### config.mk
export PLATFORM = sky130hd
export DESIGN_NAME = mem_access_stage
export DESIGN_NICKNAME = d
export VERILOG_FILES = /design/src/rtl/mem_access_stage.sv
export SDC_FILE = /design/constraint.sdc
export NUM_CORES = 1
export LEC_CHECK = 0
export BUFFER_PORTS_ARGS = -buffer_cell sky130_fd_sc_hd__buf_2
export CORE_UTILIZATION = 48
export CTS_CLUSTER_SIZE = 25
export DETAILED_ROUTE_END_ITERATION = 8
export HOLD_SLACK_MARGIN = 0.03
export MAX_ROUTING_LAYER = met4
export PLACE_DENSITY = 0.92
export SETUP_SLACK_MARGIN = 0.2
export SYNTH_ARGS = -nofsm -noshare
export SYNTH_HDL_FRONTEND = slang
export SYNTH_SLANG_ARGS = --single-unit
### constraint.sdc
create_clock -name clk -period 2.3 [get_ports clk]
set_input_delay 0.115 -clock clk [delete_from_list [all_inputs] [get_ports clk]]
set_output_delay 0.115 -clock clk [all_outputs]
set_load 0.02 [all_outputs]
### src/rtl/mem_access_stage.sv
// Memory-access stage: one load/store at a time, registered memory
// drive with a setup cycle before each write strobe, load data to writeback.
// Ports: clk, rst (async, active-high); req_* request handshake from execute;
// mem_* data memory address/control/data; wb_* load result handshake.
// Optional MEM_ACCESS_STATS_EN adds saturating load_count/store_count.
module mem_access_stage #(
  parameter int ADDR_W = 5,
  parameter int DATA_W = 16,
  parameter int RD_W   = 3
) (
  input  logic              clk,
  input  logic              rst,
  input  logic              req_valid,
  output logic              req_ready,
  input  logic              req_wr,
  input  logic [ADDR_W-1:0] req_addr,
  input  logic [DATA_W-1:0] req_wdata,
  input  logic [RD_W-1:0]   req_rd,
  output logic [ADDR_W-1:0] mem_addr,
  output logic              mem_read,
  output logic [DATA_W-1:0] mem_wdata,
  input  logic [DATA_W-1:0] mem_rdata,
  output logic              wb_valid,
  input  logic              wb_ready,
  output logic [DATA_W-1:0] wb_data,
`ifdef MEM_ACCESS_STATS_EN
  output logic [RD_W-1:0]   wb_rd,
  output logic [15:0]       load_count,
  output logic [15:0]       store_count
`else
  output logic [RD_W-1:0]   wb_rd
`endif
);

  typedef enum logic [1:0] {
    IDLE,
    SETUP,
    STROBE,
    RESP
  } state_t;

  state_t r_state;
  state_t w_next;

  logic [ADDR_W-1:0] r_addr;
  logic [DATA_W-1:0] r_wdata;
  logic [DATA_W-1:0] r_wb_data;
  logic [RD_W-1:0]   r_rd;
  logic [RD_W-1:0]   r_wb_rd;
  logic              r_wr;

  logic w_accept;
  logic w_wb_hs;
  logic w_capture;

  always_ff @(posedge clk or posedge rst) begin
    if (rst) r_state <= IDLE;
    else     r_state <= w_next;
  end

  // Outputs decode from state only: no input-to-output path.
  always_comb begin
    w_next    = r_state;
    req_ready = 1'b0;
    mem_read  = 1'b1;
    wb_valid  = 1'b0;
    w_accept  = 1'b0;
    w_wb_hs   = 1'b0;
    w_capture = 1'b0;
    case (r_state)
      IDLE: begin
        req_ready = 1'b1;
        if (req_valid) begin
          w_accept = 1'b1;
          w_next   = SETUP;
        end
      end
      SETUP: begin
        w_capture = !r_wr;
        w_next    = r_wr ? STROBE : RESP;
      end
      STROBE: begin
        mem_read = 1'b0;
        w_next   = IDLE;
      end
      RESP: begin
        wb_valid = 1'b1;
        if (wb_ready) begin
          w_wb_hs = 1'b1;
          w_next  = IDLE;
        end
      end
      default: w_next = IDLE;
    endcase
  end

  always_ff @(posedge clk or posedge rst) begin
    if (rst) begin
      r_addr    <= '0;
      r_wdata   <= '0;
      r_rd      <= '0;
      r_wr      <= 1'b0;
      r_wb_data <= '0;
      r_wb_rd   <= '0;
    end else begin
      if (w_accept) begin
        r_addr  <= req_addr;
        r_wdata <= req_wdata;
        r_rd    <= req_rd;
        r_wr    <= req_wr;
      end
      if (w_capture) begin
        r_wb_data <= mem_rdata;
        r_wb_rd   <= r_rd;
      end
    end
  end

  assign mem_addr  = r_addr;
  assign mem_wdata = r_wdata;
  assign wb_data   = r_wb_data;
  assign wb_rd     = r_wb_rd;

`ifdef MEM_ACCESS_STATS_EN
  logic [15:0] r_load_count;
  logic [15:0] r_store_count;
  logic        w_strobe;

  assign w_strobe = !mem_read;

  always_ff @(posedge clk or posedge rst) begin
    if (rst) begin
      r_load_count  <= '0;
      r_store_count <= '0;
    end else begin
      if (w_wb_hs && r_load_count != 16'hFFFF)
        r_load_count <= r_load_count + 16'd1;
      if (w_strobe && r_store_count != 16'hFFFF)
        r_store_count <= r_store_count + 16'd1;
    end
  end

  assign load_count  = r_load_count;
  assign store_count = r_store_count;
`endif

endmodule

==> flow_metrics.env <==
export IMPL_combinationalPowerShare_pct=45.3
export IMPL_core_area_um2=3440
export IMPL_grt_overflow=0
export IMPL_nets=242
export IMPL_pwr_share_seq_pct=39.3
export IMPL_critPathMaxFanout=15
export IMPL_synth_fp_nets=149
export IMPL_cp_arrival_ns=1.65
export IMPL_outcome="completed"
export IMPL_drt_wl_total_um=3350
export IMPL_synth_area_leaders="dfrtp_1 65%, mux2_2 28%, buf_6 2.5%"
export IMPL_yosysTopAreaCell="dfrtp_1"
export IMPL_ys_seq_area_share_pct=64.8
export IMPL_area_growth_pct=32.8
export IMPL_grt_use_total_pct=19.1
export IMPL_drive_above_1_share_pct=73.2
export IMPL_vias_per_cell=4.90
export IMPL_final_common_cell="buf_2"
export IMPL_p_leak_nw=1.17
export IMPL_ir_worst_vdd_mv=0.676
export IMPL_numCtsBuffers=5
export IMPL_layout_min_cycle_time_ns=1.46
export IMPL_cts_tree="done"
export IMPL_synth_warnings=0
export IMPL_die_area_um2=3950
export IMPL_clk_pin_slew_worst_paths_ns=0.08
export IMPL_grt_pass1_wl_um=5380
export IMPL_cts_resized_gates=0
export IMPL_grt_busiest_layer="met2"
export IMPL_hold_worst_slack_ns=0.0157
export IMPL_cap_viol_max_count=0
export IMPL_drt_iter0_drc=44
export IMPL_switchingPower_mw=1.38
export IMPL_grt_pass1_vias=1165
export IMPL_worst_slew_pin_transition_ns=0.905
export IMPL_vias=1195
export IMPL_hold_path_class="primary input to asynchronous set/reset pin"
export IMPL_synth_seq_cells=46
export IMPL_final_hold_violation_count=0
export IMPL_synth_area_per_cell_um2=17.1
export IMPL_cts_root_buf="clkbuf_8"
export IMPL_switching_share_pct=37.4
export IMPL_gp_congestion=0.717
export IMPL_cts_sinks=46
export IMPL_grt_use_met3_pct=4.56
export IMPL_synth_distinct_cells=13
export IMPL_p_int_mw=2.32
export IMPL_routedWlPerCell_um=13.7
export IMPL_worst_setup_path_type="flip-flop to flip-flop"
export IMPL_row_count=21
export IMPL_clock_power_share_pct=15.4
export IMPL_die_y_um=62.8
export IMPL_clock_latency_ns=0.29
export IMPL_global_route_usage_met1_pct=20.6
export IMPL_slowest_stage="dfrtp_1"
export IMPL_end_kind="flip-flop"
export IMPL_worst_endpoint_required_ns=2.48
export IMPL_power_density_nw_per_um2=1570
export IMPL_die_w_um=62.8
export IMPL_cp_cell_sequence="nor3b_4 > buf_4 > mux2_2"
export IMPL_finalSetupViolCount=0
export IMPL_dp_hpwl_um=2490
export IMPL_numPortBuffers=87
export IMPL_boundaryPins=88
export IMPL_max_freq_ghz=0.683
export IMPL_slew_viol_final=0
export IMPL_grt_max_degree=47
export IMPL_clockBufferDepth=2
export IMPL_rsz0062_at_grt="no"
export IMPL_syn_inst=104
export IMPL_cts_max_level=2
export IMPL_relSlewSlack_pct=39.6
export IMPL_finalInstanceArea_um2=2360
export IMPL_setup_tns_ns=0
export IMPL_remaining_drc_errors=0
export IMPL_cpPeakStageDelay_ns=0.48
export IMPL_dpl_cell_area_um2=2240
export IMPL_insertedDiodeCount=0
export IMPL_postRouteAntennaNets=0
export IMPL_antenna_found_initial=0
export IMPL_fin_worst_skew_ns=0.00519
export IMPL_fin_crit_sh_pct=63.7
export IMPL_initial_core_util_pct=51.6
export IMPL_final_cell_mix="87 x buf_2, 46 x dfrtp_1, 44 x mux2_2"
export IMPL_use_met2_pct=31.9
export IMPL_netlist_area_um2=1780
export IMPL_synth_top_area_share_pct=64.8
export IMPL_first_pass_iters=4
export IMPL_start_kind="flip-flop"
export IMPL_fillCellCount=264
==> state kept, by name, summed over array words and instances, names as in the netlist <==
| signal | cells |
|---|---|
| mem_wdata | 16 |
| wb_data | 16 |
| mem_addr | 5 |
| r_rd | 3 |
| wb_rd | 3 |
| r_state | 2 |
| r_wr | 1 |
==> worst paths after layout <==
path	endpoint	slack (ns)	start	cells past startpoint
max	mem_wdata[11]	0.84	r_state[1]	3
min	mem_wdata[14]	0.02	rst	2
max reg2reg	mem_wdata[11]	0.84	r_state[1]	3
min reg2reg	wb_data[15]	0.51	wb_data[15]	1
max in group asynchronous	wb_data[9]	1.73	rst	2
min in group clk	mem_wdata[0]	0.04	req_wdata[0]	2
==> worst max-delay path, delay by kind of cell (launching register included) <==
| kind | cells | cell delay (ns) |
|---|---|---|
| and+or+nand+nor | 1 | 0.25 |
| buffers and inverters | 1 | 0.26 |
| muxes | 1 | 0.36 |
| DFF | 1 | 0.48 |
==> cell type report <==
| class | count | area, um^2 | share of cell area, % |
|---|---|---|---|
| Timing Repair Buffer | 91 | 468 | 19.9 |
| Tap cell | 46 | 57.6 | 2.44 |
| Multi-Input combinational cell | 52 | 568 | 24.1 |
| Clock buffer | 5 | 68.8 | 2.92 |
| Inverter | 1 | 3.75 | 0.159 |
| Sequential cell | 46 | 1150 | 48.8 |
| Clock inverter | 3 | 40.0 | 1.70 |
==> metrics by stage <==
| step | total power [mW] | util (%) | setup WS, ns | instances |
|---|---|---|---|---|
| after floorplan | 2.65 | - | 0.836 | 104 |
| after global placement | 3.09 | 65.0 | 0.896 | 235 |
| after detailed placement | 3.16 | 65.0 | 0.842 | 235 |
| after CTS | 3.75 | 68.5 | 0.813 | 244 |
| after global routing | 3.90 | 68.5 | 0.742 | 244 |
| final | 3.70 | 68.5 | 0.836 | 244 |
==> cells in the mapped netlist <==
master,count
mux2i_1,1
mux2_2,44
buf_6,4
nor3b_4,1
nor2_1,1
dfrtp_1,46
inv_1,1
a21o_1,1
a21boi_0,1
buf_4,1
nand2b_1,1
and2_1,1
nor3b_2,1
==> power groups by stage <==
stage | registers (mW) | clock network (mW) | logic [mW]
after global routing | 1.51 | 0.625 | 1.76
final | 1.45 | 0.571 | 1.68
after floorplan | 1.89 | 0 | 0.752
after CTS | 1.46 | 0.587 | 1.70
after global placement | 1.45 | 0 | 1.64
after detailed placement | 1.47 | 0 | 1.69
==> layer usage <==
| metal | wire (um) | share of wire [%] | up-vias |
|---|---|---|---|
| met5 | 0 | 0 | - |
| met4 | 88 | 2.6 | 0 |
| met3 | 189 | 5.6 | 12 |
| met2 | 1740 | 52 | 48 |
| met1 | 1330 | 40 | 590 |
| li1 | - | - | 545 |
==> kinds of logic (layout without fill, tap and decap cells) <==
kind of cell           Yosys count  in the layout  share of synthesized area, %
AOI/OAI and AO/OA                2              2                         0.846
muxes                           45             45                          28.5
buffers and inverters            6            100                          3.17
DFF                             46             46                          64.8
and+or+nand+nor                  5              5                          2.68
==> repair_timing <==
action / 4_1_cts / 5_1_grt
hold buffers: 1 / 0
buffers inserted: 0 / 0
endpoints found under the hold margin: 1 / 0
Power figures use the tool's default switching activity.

* * *

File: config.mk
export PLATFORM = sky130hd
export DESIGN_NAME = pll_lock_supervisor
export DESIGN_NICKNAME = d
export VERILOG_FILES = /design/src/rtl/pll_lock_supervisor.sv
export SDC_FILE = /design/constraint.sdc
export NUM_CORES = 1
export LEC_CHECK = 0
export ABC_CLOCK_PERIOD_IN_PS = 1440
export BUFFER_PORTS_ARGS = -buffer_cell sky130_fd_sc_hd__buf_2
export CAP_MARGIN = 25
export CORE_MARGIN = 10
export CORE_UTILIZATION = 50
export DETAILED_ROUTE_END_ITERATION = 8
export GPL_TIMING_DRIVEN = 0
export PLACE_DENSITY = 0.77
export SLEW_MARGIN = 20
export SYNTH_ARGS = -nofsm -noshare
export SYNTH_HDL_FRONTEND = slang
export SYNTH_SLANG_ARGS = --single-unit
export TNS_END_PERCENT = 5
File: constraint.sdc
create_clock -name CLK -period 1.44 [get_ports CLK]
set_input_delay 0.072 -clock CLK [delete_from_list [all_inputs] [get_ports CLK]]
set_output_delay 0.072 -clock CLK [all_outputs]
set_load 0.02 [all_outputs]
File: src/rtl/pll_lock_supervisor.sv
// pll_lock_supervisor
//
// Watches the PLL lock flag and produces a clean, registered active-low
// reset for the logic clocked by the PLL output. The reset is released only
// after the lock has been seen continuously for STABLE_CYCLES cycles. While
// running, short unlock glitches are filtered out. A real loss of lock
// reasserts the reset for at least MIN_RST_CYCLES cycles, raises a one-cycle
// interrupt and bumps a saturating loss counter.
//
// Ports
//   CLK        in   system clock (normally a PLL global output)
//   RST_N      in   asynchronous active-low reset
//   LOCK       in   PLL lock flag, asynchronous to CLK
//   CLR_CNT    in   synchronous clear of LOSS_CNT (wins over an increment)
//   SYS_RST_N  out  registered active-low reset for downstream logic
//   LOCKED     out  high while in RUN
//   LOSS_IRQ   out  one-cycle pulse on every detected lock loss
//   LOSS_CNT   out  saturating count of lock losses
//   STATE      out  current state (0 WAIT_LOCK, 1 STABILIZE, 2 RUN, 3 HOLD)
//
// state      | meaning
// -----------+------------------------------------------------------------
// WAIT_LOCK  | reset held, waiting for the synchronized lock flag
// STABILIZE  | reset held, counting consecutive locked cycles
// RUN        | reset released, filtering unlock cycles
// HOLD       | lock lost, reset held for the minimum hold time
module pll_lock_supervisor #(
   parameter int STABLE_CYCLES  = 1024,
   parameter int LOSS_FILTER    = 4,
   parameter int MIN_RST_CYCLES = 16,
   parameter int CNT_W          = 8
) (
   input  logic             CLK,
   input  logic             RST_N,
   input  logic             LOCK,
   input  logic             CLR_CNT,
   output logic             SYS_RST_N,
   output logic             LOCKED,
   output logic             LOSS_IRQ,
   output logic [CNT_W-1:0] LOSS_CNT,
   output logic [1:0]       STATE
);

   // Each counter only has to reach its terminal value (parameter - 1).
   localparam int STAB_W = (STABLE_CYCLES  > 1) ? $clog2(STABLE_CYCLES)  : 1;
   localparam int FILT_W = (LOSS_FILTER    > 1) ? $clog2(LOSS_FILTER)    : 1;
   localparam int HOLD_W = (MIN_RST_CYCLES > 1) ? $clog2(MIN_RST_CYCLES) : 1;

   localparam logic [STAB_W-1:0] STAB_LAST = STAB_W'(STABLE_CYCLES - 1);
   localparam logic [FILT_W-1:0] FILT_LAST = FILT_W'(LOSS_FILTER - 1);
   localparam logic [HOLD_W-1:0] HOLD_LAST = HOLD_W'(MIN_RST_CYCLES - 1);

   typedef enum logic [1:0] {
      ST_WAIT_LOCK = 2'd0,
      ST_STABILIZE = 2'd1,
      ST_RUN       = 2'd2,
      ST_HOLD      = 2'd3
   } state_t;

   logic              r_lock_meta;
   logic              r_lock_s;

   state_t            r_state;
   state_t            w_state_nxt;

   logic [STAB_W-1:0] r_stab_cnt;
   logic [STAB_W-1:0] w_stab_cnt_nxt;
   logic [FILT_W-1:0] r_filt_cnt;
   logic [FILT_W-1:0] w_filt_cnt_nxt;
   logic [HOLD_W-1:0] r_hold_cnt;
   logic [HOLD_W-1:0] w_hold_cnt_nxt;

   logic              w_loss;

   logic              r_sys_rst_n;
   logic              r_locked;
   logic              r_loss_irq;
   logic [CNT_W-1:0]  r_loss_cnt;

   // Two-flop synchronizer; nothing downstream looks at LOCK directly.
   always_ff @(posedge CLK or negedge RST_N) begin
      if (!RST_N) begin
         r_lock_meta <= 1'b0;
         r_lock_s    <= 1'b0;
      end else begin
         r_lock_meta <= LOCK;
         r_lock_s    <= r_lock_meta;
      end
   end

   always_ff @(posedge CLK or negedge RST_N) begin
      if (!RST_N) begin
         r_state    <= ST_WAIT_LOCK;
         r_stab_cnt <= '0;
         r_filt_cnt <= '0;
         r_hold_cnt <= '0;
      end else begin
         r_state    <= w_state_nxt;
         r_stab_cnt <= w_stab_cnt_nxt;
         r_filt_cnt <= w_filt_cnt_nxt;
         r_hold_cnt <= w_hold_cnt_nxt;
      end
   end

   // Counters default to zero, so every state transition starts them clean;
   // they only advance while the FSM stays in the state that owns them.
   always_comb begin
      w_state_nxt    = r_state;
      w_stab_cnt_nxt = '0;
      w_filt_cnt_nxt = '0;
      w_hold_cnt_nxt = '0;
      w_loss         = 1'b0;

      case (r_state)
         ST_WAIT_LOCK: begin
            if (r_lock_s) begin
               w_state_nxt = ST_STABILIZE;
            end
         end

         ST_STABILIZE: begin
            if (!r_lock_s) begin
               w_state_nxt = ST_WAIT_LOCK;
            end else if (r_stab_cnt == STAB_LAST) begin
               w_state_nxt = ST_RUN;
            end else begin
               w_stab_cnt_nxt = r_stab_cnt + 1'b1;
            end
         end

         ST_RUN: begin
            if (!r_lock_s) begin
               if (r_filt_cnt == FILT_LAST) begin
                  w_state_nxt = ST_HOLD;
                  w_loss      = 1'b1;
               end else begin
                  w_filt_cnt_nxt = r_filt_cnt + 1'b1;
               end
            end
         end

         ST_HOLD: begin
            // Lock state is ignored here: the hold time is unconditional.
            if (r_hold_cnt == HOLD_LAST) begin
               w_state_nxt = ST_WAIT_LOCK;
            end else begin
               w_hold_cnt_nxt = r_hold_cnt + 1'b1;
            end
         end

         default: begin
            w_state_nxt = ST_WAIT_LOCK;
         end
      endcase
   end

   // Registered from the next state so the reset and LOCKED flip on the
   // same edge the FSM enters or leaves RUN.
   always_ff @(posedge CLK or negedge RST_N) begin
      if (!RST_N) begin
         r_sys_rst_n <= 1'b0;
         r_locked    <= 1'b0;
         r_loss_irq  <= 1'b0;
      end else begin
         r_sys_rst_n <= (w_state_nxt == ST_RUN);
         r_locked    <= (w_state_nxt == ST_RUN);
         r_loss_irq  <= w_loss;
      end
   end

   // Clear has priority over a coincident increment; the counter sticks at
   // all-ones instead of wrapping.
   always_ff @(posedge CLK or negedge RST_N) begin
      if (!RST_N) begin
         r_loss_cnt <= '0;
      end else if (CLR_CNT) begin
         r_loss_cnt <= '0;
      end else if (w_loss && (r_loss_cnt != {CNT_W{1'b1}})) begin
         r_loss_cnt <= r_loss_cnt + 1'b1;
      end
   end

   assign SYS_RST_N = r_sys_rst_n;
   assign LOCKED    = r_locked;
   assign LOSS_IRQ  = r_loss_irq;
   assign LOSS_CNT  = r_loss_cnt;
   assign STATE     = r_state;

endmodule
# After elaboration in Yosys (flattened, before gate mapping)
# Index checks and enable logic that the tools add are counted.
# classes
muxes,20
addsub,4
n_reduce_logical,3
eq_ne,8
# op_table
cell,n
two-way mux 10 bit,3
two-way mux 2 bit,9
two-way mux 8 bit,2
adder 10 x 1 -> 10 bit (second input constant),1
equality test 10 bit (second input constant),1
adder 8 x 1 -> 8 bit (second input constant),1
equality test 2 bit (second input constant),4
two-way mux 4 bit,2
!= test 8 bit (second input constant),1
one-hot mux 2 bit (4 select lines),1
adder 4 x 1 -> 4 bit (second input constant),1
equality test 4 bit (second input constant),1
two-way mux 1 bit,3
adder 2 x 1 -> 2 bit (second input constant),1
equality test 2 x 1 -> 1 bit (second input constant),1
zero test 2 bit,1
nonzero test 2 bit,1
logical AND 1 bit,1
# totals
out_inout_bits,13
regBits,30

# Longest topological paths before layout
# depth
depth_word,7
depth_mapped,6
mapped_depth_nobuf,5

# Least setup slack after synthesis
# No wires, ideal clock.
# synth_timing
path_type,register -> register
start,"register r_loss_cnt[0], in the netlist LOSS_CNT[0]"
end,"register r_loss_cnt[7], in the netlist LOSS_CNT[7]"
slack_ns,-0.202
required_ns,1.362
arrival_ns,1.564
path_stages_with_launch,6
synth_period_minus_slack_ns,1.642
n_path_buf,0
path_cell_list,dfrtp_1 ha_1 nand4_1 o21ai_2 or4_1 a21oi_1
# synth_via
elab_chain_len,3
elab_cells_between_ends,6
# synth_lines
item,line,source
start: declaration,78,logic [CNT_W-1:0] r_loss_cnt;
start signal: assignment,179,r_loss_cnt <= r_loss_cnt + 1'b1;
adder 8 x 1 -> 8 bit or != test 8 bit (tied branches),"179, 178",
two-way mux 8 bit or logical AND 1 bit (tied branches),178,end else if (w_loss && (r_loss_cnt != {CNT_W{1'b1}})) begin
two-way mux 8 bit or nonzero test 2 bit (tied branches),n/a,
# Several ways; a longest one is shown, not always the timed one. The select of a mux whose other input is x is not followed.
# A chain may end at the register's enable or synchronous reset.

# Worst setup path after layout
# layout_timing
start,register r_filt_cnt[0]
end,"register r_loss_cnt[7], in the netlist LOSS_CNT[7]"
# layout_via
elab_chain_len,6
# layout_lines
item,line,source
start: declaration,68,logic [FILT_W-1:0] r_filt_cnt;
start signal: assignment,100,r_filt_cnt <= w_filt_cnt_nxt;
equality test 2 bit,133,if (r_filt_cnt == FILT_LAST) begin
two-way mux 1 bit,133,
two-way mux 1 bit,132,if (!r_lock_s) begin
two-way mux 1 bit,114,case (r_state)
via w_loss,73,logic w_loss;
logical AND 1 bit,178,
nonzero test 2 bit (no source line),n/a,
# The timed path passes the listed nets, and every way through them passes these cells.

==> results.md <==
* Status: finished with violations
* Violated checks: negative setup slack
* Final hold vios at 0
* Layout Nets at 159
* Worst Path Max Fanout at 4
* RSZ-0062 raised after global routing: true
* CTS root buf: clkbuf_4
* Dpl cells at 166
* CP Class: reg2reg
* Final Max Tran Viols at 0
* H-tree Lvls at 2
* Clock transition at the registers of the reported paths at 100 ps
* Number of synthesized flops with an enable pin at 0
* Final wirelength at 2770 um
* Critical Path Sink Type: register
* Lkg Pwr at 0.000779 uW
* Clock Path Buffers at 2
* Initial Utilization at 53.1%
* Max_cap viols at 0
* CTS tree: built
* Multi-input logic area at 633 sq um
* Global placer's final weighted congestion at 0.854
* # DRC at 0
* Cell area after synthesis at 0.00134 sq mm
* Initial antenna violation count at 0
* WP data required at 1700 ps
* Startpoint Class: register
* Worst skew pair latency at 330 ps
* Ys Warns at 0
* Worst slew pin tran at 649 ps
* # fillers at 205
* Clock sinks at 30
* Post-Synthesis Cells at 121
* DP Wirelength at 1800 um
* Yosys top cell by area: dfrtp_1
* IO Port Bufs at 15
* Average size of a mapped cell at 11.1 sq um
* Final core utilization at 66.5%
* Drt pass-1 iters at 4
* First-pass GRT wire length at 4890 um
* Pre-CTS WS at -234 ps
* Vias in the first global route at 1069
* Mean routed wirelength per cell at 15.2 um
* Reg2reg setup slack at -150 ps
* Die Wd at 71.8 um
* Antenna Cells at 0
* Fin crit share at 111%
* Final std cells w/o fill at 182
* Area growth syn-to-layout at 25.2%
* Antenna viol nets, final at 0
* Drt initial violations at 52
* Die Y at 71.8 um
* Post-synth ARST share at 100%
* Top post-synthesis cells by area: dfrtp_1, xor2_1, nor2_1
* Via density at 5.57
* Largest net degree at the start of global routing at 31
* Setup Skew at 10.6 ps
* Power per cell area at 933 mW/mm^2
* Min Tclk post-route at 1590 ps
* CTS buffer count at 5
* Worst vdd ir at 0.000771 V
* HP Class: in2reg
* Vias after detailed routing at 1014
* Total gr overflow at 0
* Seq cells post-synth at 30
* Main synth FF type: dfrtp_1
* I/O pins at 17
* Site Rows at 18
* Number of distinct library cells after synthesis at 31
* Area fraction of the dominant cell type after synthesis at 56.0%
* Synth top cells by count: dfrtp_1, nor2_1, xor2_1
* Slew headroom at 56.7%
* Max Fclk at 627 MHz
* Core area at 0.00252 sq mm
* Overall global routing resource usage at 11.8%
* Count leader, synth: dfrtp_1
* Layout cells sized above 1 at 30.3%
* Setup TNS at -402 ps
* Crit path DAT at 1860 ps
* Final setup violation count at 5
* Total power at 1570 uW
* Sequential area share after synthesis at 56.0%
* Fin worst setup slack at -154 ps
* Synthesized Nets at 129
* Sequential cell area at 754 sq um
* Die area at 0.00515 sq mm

**Work to complete**. Could you set down, exactly as written, the lines above between the one holding "latency at 330 ps" and the one holding "0.00515 sq mm", inclusive, and nothing more?

**Problem solution**.
* Worst skew pair latency at 330 ps
* Ys Warns at 0
* Worst slew pin tran at 649 ps
* # fillers at 205
* Clock sinks at 30
* Post-Synthesis Cells at 121
* DP Wirelength at 1800 um
* Yosys top cell by area: dfrtp_1
* IO Port Bufs at 15
* Average size of a mapped cell at 11.1 sq um
* Final core utilization at 66.5%
* Drt pass-1 iters at 4
* First-pass GRT wire length at 4890 um
* Pre-CTS WS at -234 ps
* Vias in the first global route at 1069
* Mean routed wirelength per cell at 15.2 um
* Reg2reg setup slack at -150 ps
* Die Wd at 71.8 um
* Antenna Cells at 0
* Fin crit share at 111%
* Final std cells w/o fill at 182
* Area growth syn-to-layout at 25.2%
* Antenna viol nets, final at 0
* Drt initial violations at 52
* Die Y at 71.8 um
* Post-synth ARST share at 100%
* Top post-synthesis cells by area: dfrtp_1, xor2_1, nor2_1
* Via density at 5.57
* Largest net degree at the start of global routing at 31
* Setup Skew at 10.6 ps
* Power per cell area at 933 mW/mm^2
* Min Tclk post-route at 1590 ps
* CTS buffer count at 5
* Worst vdd ir at 0.000771 V
* HP Class: in2reg
* Vias after detailed routing at 1014
* Total gr overflow at 0
* Seq cells post-synth at 30
* Main synth FF type: dfrtp_1
* I/O pins at 17
* Site Rows at 18
* Number of distinct library cells after synthesis at 31
* Area fraction of the dominant cell type after synthesis at 56.0%
* Synth top cells by count: dfrtp_1, nor2_1, xor2_1
* Slew headroom at 56.7%
* Max Fclk at 627 MHz
* Core area at 0.00252 sq mm
* Overall global routing resource usage at 11.8%
* Count leader, synth: dfrtp_1
* Layout cells sized above 1 at 30.3%
* Setup TNS at -402 ps
* Crit path DAT at 1860 ps
* Final setup violation count at 5
* Total power at 1570 uW
* Sequential area share after synthesis at 56.0%
* Fin worst setup slack at -154 ps
* Synthesized Nets at 129
* Sequential cell area at 754 sq um
* Die area at 0.00515 sq mm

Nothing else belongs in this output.